** Opening Working data block **
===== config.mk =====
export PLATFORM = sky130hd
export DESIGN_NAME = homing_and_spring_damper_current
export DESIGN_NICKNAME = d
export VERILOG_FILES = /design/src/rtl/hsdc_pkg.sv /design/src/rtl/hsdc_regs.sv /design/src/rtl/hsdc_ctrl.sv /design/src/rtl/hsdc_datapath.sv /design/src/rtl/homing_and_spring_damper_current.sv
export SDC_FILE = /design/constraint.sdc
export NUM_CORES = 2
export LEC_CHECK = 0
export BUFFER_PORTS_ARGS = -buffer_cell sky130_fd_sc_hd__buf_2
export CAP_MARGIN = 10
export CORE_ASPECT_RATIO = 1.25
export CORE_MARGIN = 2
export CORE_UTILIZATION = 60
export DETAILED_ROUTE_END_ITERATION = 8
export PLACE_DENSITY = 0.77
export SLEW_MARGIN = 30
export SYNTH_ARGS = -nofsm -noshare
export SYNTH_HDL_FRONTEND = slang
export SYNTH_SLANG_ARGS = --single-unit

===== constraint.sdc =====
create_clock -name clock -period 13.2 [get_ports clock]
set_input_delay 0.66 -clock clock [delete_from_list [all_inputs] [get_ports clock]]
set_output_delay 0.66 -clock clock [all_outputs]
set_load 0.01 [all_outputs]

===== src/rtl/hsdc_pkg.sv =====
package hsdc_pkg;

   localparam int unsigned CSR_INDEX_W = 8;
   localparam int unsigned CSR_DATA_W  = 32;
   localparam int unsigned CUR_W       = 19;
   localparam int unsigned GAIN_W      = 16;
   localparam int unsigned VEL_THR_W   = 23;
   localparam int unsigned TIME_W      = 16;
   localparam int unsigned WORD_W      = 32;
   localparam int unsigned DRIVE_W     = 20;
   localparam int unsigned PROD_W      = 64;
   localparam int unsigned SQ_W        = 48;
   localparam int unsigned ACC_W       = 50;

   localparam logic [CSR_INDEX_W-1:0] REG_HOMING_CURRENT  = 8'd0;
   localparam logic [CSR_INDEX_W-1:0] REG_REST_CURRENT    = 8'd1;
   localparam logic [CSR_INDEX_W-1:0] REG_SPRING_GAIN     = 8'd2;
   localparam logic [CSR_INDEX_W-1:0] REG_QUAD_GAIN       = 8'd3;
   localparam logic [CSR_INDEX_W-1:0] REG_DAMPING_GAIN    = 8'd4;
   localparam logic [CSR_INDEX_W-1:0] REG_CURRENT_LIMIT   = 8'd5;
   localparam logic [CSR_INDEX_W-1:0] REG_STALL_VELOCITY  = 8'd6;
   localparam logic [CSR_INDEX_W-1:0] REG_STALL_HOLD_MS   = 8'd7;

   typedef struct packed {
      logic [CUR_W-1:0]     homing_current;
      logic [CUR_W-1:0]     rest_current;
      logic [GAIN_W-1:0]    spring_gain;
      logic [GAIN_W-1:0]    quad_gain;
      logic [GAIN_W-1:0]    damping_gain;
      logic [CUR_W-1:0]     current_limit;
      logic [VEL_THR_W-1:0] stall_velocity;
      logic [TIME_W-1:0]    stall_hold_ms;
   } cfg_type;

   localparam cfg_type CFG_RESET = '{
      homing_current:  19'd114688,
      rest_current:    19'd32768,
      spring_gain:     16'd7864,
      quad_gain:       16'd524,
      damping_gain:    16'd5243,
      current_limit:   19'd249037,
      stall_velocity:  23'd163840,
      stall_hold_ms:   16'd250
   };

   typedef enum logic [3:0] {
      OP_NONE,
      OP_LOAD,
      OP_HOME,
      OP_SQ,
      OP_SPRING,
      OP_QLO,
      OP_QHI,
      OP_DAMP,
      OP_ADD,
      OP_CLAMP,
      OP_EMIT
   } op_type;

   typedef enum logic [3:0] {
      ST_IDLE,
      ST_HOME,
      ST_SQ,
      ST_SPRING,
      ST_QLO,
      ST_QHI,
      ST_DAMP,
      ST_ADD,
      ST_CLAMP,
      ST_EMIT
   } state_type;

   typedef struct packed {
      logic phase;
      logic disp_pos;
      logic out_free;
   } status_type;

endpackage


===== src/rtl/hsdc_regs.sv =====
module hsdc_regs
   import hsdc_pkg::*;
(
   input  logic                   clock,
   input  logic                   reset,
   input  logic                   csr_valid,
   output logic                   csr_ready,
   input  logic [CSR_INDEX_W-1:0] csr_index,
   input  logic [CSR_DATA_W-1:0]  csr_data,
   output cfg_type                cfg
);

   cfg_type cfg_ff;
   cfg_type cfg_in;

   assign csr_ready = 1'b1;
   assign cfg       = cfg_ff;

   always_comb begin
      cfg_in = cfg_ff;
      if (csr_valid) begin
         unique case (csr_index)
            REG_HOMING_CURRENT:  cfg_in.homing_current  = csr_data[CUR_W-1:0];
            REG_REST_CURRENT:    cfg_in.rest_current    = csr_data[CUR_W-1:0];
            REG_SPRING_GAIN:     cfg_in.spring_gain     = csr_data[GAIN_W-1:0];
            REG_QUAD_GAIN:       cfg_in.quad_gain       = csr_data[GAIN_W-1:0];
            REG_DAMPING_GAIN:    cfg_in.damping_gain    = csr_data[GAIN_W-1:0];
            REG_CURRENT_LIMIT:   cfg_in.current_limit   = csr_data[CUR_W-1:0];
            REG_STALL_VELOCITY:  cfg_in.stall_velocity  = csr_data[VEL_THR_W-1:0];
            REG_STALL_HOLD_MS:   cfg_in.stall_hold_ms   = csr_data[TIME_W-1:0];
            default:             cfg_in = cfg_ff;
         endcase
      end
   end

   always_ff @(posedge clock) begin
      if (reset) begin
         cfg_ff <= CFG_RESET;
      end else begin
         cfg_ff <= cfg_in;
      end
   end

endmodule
** Closing Working data block **
#### [Task objective]
Give back the opening line of the records above and every line after it, up to and including the one with "create_clock -name clock", unchanged.

#### [Your response]
===== config.mk =====
export PLATFORM = sky130hd
export DESIGN_NAME = homing_and_spring_damper_current
export DESIGN_NICKNAME = d
export VERILOG_FILES = /design/src/rtl/hsdc_pkg.sv /design/src/rtl/hsdc_regs.sv /design/src/rtl/hsdc_ctrl.sv /design/src/rtl/hsdc_datapath.sv /design/src/rtl/homing_and_spring_damper_current.sv
export SDC_FILE = /design/constraint.sdc
export NUM_CORES = 2
export LEC_CHECK = 0
export BUFFER_PORTS_ARGS = -buffer_cell sky130_fd_sc_hd__buf_2
export CAP_MARGIN = 10
export CORE_ASPECT_RATIO = 1.25
export CORE_MARGIN = 2
export CORE_UTILIZATION = 60
export DETAILED_ROUTE_END_ITERATION = 8
export PLACE_DENSITY = 0.77
export SLEW_MARGIN = 30
export SYNTH_ARGS = -nofsm -noshare
export SYNTH_HDL_FRONTEND = slang
export SYNTH_SLANG_ARGS = --single-unit

===== constraint.sdc =====
create_clock -name clock -period 13.2 [get_ports clock]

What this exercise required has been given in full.